More of an historical overview of panoptic systems rather than a field guide to modern surveillance. Though, I suppose the historical perspective is necessary to understand the significance of modern systems.
The main theme is incredibly interesting: architecture informs how a space is used so then what types of architecture - both in the classical building sense but also modern computer architecture - are utilized to coax higher security spaces out of people.
The book itself is more academic than I was prepared. A second read in the future might be more illuminating.
I'm not sure who the intended target audience for this is: it's a fairly basic introduction to Foucault and Bentham, but I can't imagine that many newcomers to the topic would pick up a book like this. The writing style is slightly stilted between the two authors - different chapters having, I imagine, different main authors. We read this as part of the Tech Book Club Berlin and it stimulated a lot of discussion between participants, though!
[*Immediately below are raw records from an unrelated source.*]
### config.mk
export PLATFORM = sky130hd
export DESIGN_NAME = instr_prefetch_buffer
export DESIGN_NICKNAME = d
export VERILOG_FILES = /design/src/rtl/instr_prefetch_buffer.sv
export SDC_FILE = /design/constraint.sdc
export NUM_CORES = 1
export LEC_CHECK = 0
export ABC_CLOCK_PERIOD_IN_PS = 6700
export BUFFER_PORTS_ARGS = -buffer_cell sky130_fd_sc_hd__buf_2
export CORE_AREA = 4 4 273 275
export DETAILED_ROUTE_END_ITERATION = 10
export DIE_AREA = 0 0 277 279
export PLACE_DENSITY = 0.56
export SETUP_SLACK_MARGIN = 0.3
export SLEW_MARGIN = 0
export SYNTH_ARGS = -nofsm -noshare
export SYNTH_HDL_FRONTEND = slang
export SYNTH_SLANG_ARGS = --single-unit
### constraint.sdc
create_clock -name HCLK -period 6.7 [get_ports HCLK]
set_input_delay 0.67 -clock HCLK [delete_from_list [all_inputs] [get_ports HCLK]]
set_output_delay 0.67 -clock HCLK [all_outputs]
set_load 0.02 [all_outputs]
### src/rtl/instr_prefetch_buffer.sv
// instr_prefetch_buffer: sequential instruction prefetch FIFO between the
// core fetch port and instruction memory. Both sides use req/gnt/rvalid.
// The optional hit/redirect statistics counters are enabled by defining the
// PFB_STATS_EN macro.
module instr_prefetch_buffer #(
    parameter int unsigned DEPTH     = 4,
    parameter logic [31:0] BOOT_ADDR = 32'h0000_0000
) (
    input  logic        HCLK,
    input  logic        HRESETn,
    input  logic        core_req,
    input  logic [31:0] core_addr,
    output logic        core_gnt,
    output logic        core_rvalid,
    output logic [31:0] core_rdata,
    output logic        mem_req,
    output logic [31:0] mem_addr,
    input  logic        mem_gnt,
    input  logic        mem_rvalid,
    input  logic [31:0] mem_rdata
`ifdef PFB_STATS_EN
    ,
    output logic [31:0] stat_hits,
    output logic [31:0] stat_redirects
`endif
);

    localparam int unsigned PTR_W = (DEPTH > 1) ? $clog2(DEPTH) : 1;
    localparam int unsigned CNT_W = $clog2(DEPTH + 1);

    typedef enum logic [0:0] {ST_IDLE = 1'b0, ST_STREAM = 1'b1} state_e;

    state_e             state_q, state_d;
    logic [CNT_W-1:0]   count_q, count_d;
    logic [PTR_W-1:0]   rd_ptr_q, rd_ptr_d;
    logic [PTR_W-1:0]   wr_ptr_q, wr_ptr_d;
    logic [31:0]        pf_addr_q, pf_addr_d;
    logic               outstanding_q, outstanding_d;
    logic [31:0]        pend_addr_q, pend_addr_d;
    logic               rvalid_q, rvalid_d;
    logic [31:0]        rdata_q, rdata_d;
    logic [31:0]        fifo_addr_q [DEPTH];
    logic [31:0]        fifo_data_q [DEPTH];

    logic [31:0]        head_addr_s;
    logic [31:0]        head_data_s;
    logic [31:0]        exp_addr_s;
    logic [CNT_W:0]     occ_s;
    logic               room_s;
    logic               redirect_s;
    logic               hit_s;
    logic               push_s;
    logic               issue_s;
    logic               mem_req_s;
    logic [31:0]        mem_addr_s;

    // Classify the core request (hit / wait / redirect) and derive the memory request.
    always_comb begin
        head_addr_s = fifo_addr_q[rd_ptr_q];
        head_data_s = fifo_data_q[rd_ptr_q];
        if (count_q != CNT_W'(0)) begin
            exp_addr_s = head_addr_s;
        end else if (outstanding_q) begin
            exp_addr_s = pend_addr_q;
        end else begin
            exp_addr_s = pf_addr_q;
        end
        // Occupancy uses count before this cycle's pop, so no look-ahead.
        occ_s      = {1'b0, count_q} + {{CNT_W{1'b0}}, outstanding_q};
        room_s     = (occ_s < (CNT_W+1)'(DEPTH));
        redirect_s = core_req && ((state_q == ST_IDLE) || (core_addr != exp_addr_s));
        hit_s      = core_req && !redirect_s && (count_q != CNT_W'(0));
        // A response only belongs to us if a grant preceded it; a redirect makes it stale.
        push_s     = mem_rvalid && outstanding_q && !redirect_s;
        if (redirect_s) begin
            mem_req_s  = 1'b1;
            mem_addr_s = core_addr;
        end else if (state_q == ST_STREAM) begin
            mem_req_s  = room_s;
            mem_addr_s = pf_addr_q;
        end else begin
            mem_req_s  = 1'b0;
            mem_addr_s = pf_addr_q;
        end
        issue_s = mem_req_s && mem_gnt;
    end

    // Next-state for FSM, FIFO bookkeeping, prefetch address and core response.
    always_comb begin
        case (state_q)
            ST_IDLE:   state_d = core_req ? ST_STREAM : ST_IDLE;
            ST_STREAM: state_d = ST_STREAM;
            default:   state_d = ST_IDLE;
        endcase
        outstanding_d = issue_s;
        pend_addr_d   = issue_s ? mem_addr_s : pend_addr_q;
        if (redirect_s) begin
            pf_addr_d = mem_gnt ? (core_addr + 32'd4) : core_addr;
        end else if (issue_s) begin
            pf_addr_d = pf_addr_q + 32'd4;
        end else begin
            pf_addr_d = pf_addr_q;
        end
        if (redirect_s) begin
            count_d  = CNT_W'(0);
            rd_ptr_d = PTR_W'(0);
            wr_ptr_d = PTR_W'(0);
        end else begin
            rd_ptr_d = hit_s  ? (rd_ptr_q + PTR_W'(1)) : rd_ptr_q;
            wr_ptr_d = push_s ? (wr_ptr_q + PTR_W'(1)) : wr_ptr_q;
            case ({push_s, hit_s})
                2'b10:   count_d = count_q + CNT_W'(1);
                2'b01:   count_d = count_q - CNT_W'(1);
                default: count_d = count_q;
            endcase
        end
        rvalid_d = hit_s;
        rdata_d  = hit_s ? head_data_s : 32'h0000_0000;
    end

    // Control and response registers with asynchronous reset.
    always_ff @(posedge HCLK or negedge HRESETn) begin
        if (!HRESETn) begin
            state_q       <= ST_IDLE;
            count_q       <= CNT_W'(0);
            rd_ptr_q      <= PTR_W'(0);
            wr_ptr_q      <= PTR_W'(0);
            pf_addr_q     <= BOOT_ADDR;
            outstanding_q <= 1'b0;
            pend_addr_q   <= BOOT_ADDR;
            rvalid_q      <= 1'b0;
            rdata_q       <= 32'h0000_0000;
        end else begin
            state_q       <= state_d;
            count_q       <= count_d;
            rd_ptr_q      <= rd_ptr_d;
            wr_ptr_q      <= wr_ptr_d;
            pf_addr_q     <= pf_addr_d;
            outstanding_q <= outstanding_d;
            pend_addr_q   <= pend_addr_d;
            rvalid_q      <= rvalid_d;
            rdata_q       <= rdata_d;
        end
    end

    // FIFO storage: write {fetch address, word} at the tail on a push.
    always_ff @(posedge HCLK or negedge HRESETn) begin
        if (!HRESETn) begin
            for (int i = 0; i < int'(DEPTH); i++) begin
                fifo_addr_q[i] <= 32'h0000_0000;
                fifo_data_q[i] <= 32'h0000_0000;
            end
        end else if (push_s) begin
            fifo_addr_q[wr_ptr_q] <= pend_addr_q;
            fifo_data_q[wr_ptr_q] <= mem_rdata;
        end else begin
            fifo_addr_q[wr_ptr_q] <= fifo_addr_q[wr_ptr_q];
            fifo_data_q[wr_ptr_q] <= fifo_data_q[wr_ptr_q];
        end
    end

    assign core_gnt    = hit_s;
    assign core_rvalid = rvalid_q;
    assign core_rdata  = rdata_q;
    assign mem_req     = mem_req_s;
    assign mem_addr    = mem_addr_s;

`ifdef PFB_STATS_EN
    logic [31:0] hits_q, hits_d;
    logic [31:0] redir_q, redir_d;

    // Saturating statistics counters.
    always_comb begin
        hits_d  = (hit_s && (hits_q != 32'hFFFF_FFFF)) ? (hits_q + 32'd1) : hits_q;
        redir_d = (redirect_s && (redir_q != 32'hFFFF_FFFF)) ? (redir_q + 32'd1) : redir_q;
    end

    // Statistics registers.
    always_ff @(posedge HCLK or negedge HRESETn) begin
        if (!HRESETn) begin
            hits_q  <= 32'h0000_0000;
            redir_q <= 32'h0000_0000;
        end else begin
            hits_q  <= hits_d;
            redir_q <= redir_d;
        end
    end

    assign stat_hits      = hits_q;
    assign stat_redirects = redir_q;
`endif

endmodule

## Yosys cells after proc, flatten, opt, wreduce, memory -nomap -nowiden

Index checks and enable logic that the tools add are counted.

- $add $sub $neg: 7
- $lt $le $gt $ge: 4
- Equality and inequality tests: 3
- Mux-type cells: 37
- Bitwise operators: 3
- Reduce and logical (&&, ||, !) cells: 14

Operator list:

| cell | count |
|---|---|
| bitwise mux 128 bit | 4 |
| 2-to-1 mux 32 bit | 16 |
| binary-select mux 32 bit (select 2 bit) | 4 |
| 2-to-1 mux 128 bit | 2 |
| adder 32 x 3 -> 32 bit (second input constant) | 2 |
| demux 32 bit (select 2 bit) | 1 |
| != test 32 bit | 1 |
| 2-to-1 mux 2 bit | 4 |
| logical AND 1 bit | 7 |
| >= comparator 3 bit (second input constant) | 2 |
| inverter 2 -> 3 bit | 2 |
| one-hot mux 3 bit (2 select lines) | 1 |
| nonzero test 2 bit | 3 |
| nonzero test 3 bit | 2 |
| adder 2 x 1 -> 2 bit (second input constant) | 2 |
| adder 3 x 1 -> 4 bit | 1 |
| less-than comparator 4 x 3 -> 1 bit (second input constant) | 1 |
| adder 3 x 1 -> 3 bit (second input constant) | 1 |
| less-than comparator 3 x 1 -> 1 bit (second input constant) | 1 |
| 2-to-1 mux 1 bit | 3 |
| 2-to-1 mux 3 bit | 1 |
| subtractor 3 x 1 -> 3 bit (second input constant) | 1 |
| == test 2 x 1 -> 1 bit (second input constant) | 1 |
| == test 2 bit (second input constant) | 1 |
| other kinds (4) | 4 |

- Flip-flop bits (word level): 362
- Input port bits: 69
- Output and inout port bits: 67
- Logic and storage cells: 85

## Depth between registers and ports, before layout

- Word-level depth: 14
- Depth in mapped cells: 18
- Mapped depth without buffers: 13

## Least setup slack after synthesis

Ideal clock, no wire load.

- Kind: register -> output
- Start point: register rd_ptr_q[0]
- End point: output mem_addr[25]
- Arrival: 3.392 ns
- Required time: 6.030 ns
- Slack: 2.638 ns
- Stages on the path, launching flop included: 11
- Path buffers: 4
- Cell sequence: dfrtp_1 buf_6 buf_8 mux4_2 a211oi_2 a21oi_1 or4b_4 o41a_1 clkbuf_1 clkbuf_1 o21ai_0

- Cells in the longest elaborated chain, start to end: 9

Ends and longest elaborated chain:

| what | line | source |
|---|---|---|
| start, declared | 35 | `logic [PTR_W-1:0] rd_ptr_q, rd_ptr_d;` |
| start signal, assigned | 136 | `rd_ptr_q <= rd_ptr_d;` |
| inverter 2 -> 3 bit (implied by the code) | 59 | `head_addr_s = fifo_addr_q[rd_ptr_q];` |
| binary-select mux 32 bit (select 2 bit) | 59 |  |
| 2-to-1 mux 32 bit (implied by the code) (2 in series) | 59 |  |
| 2-to-1 mux 32 bit | 61 | `if (count_q != CNT_W'(0)) begin` |
| != test 32 bit | 71 | `redirect_s = core_req && ((state_q == ST_IDLE) \|\| (core_addr != exp_addr_s));` |
| logical OR 1 bit | 71 |  |
| logical AND 1 bit | 71 |  |
| 2-to-1 mux 32 bit | 75 | `if (redirect_s) begin` |
| end, declared | 17 | `output logic [31:0] mem_addr,` |

No other way between the ends. The select of a mux whose other input is x is not followed.

## Worst setup path in the final report

- Start point: register rd_ptr_q[1]
- End point: output mem_addr[31]

Same word-level chain as after synthesis.

==> run metrics <==
outcome=finished, final reports clean; GRT overflow=0; WL per Instance=between 20 and 25 microns; Slew HR=roughly 17%; clock root cell=clkbuf_16; Power, Total=around 0.009 W; Vias/cell=5.82; most frequent cell after synthesis=dfrtp_1; Top Ports=roughly 140; top cells by count, synth=dfrtp_1, nor2b_1, a221o_1, mux4_2, inv_1; Synth Area in Adders=less than 1%; Seq pwr share=between 40% and 50%; Comb pwr share=between 30% and 40%; internal power component=roughly 0.006 W; Layout fillers=7,262; Worst-Skew Late Latency=roughly 0.57 ns; Final GP Congestion=about 0.9; Mapped Nets=~2,000; Compound-Gate Fraction of Synth Area=19.7%; Max-cap violations=0; Yosys Warn Count=0; Worst setup SP type=flop; sw frac=32.3%; worst hold path class=in -> async; Synth Area in Simple Gates=about an eighth; Net Sw Power=about 0.0028 W; pwr dens=360 nW/um^2; Layout Skew=roughly 0.017 ns; CP delay by family, top=compound AO/OA/AOI/OAI gates; DIE AREA=77,300 sq um; Syn Inst Count=approximately 1,900; H-Tree Depth=2; Worst-Margin Slew=about 1.2 ns; DR pass1 iterations=9; endpoints failing setup=0; CTS clock-pin slew for the worst setup and hold paths=around 0.060 ns; mux share of post-synthesis cell area=about 15%; Worst EP required=roughly 6 ns; CP arrival=5.10 ns; maximum clock path buffer count=3; mean post-synth cell area=~11 sq um; post-synth top area share=around 42%; final HPWL from detailed placement=about 44,000 microns; register area share after synthesis=42.1%; Tcrit/Tclk final=between 80% and 90%; area leader, netlist=dfrtp_1; fin crit period=around 5.8 ns; hold-fix buffers at CTS=0; number of buffers created by CTS=43; Slew Limit Fails=0; Initial Util=between 20% and 30%; first-pass GRT wire length=between 100,000 and 150,000 microns; Most used DFF post-synth=dfrtp_1; Fin Setup TNS=0 ns; synthesized-area fraction occupied by xor and xnor cells=3.54%; largest net degree at the start of global routing=between 100 and 150; crit-path cells=buf_4 -> mux2i_1 -> mux2_2 -> o21ai_0 -> o31ai_1 -> nand4_1 -> o41a_2 -> buf_4 -> nand2_1 -> o21ai_0 -> buf_2; Worst Setup End Kind=primary output; EDFF count, synth=0; slowest CP cell=dfrtp_4; DRT antenna net count=0; dpl ws=between 1.5 and 2 ns; largest family of logic cells by synthesized area=compound AO/OA/AOI/OAI gates; post-CTS sizing=0; Worst Path Buf+Inv=3; Post-CTS Setup Bufs=0; Final Hold Viols=0; post-synthesis cell type count=between 60 and 70; Cell Rows=roughly 100; RSZ-0062 raised after global routing=no; CTS sink count=approximately 360; Post-Synthesis Cell Area=21,500 sq um; Die Y=approximately 280 microns; Remaining DRCs=0; GRT Total Usage=roughly 18%; CP Max Fanout=60; kind of critical path=reg -> out; vias in the first global route=about 17,000; die width=~280 microns; Leakage=a little over 10 nW; Clock Power Share=about 27%; initial antenna violation count=4; CTS tree=done; # port buffers=approximately 140; Worst VDD drop=0.174 mV; share of layout cells above drive strength 1=between 20 and 25%; Iter 0 DRT Violations=1,919; Synth area leaders=dfrtp_1, mux4_2, a221o_1; Critical Path Max Stage Delay=1.15 ns; #FFs+latches synth=between 300 and 400; final net count=slightly above 2,000; Post-synth ARST share=100%; maximum clock rate=between 150 and 200 MHz; drt total wl=a little over 70,000 microns; core area=around 72,000 sq um; vias post-DR=17,043; setup ws final=approximately 0.93 ns; Area Growth Syn to Fin=13.3%
-- layout by cell type (no fill, tap or decap), types with 6 or more instances in the layout --
cell type and count:
clkbuf_16 45, buf_2 134, nor3_1 17, clkinv_2 12, nor2_1 34, a221o_1 257, o21ai_0 52, a21boi_0 47
dfrtp_1 357, a21oi_1 27, a222oi_1 33, inv_1 106, nand2_1 87, buf_4 24, nand3_1 20, mux4_2 124
nand4_1 17, mux2i_1 46, a21boi_2 10, xnor2_1 87, nor2b_1 286, clkbuf_1 8, a21boi_1 7, clkbuf_8 6
mux2_2 6
-- final cells by class --
cell class | count | area, sq um | area share (%)
Sequential cell | 362 | 9070 | 37.2
Timing Repair Buffer | 164 | 966 | 3.96
Clock buffer | 59 | 1240 | 5.08
Clock inverter | 20 | 189 | 0.774
Antenna cell | 2 | 5.00 | 0.0205
Tap cell | 959 | 1200 | 4.92
Multi-Input combinational cell | 1258 | 11300 | 46.4
Inverter | 106 | 398 | 1.63
-- worst register-to-register path: cells and delay by family, from the launching register on --
kind,cells,cell delay (ns)
simple gates,3,1.46
buf+inv,2,0.71
mux,1,0.65
flops,1,1.14
compound gates,4,1.17
-- state kept, by name (all words and copies together) (netlist names), 2 cells and up --
| signal | cells |
|---|---|
| fifo_addr_q | 128 |
| wr_ptr_q | 2 |
| pf_addr_q | 32 |
| pend_addr_q | 32 |
| core_rdata | 32 |
| rd_ptr_q | 2 |
| count_q | 3 |
| fifo_data_q | 128 |
-- path summary, 6_finish.rpt --
path,from,to,slack [ns],depth (start not counted)
max in group asynchronous,HRESETn,outstanding_q$_DFF_PN0_,4.80,2
worst min-delay path,HRESETn,fifo_addr_q[4]$_DFFE_PN0P_,0.24,1
min in group HCLK,mem_rdata[22],fifo_data_q[22]$_DFFE_PN0P_,0.40,2
worst max register to register,rd_ptr_q[0]$_DFFE_PN0P_,fifo_data_q[21]$_DFFE_PN0P_,1.51,10
worst min register to register,state_q$_DFF_PN0_,state_q$_DFF_PN0_,0.55,1
worst max-delay path,rd_ptr_q[1]$_DFFE_PN0P_,mem_addr[31],0.93,11
-- power by group through the flow --
stage	Combinational (W)	Sequential [W]	Clock, W
2_1_floorplan	0.00228	0.00328	0
3_3_place_gp	0.00275	0.00348	0
3_5_place_dp	0.00284	0.00352	0
4_1_cts	0.00285	0.00352	0.00245
5_1_grt	0.00308	0.00363	0.00255
6_report	0.00285	0.00354	0.00241
-- metal layers --
| layer | share of wire [%] | GRT usage (%) |
|---|---|---|
| met1 | 44 | 25.8 |
| met2 | 45 | 27.4 |
| met3 | 8.2 | 3.32 |
| met4 | 2.4 | 4.57 |
| met5 | 0.023 | 0 |
-- metrics by stage --
step | util, % | instance area, sq um | instances | hold slack, ns
floorplan | - | 21500 | 1899 | 0.374
global placement | 31.7 | 23000 | 2849 | 0.538
detailed placement | 31.7 | 23000 | 2849 | 0.526
CTS | 33.7 | 24400 | 2928 | 0.272
global route | 33.7 | 24400 | 2928 | 0.330
finish | 33.7 | 24400 | 2930 | 0.237
-- cell families (layout without fill, tap and decap cells) --
group	Yosys count	in the layout
mux	176	176
other cells	0	2
simple gates	504	504
buf+inv	279	349
fa+ha+maj	7	7
compound gates	484	484
flops	362	362
xor+xnor	87	87
(Power assumes the default switching activity.)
The book lays out specific details about the ways a personal philosophy, government and corporate interests and material reality can converge to construct the world we live in. The sheer breadth of topics covered, and the subtle interplay exposed between them, makes each passage fresh and fascinating. And the brevity, clarity and informality of the writing keeps even lengthy descriptions of technical minutiae easy to read.
This is, IMO, the best of Coach House's "Exploded Views" series so far. Horne & Maly start with Jeremy Bentham's Panopticon and trace the ideas around surveillance and media through a collection of fascinating examples, from Gitmo to Occupy Oakland. This was really rich, bringing the theoretical underpinnings of the modern surveillance state to light. Recommended reading.
2.5 stars. Informative overview of surveillance, from Bentham to present day London and Oakland. It's heavy on the Foucault and a bit dry, but very loosely adopts a 'field guide' format with spasmodic jocularity, if half-heartedly so, which leaves it a bit betwixt and between in terms of tone and depth. I do think I've come away from it with a keener eye and a helpful framework, however.
the writers didn't see fit to write about how black people have been under surveillance for decades. you go to Oakland and choose to only write about Occupy? did they not know/care what happened to the Black Panthers...
also the chapter about the Newark port was basically just about container shipping regulations
Struck me as a more-academic version of a book that might appear in the "Object Lessons" series from Bloomsbury. Interesting subject matter, but some of the selected quotes from Foucault made following the writing difficult. While the topical focus is ostensibly on surveillance paradigms, the actual focus often felt more like an academic deconstruction of "Discipline and Punish".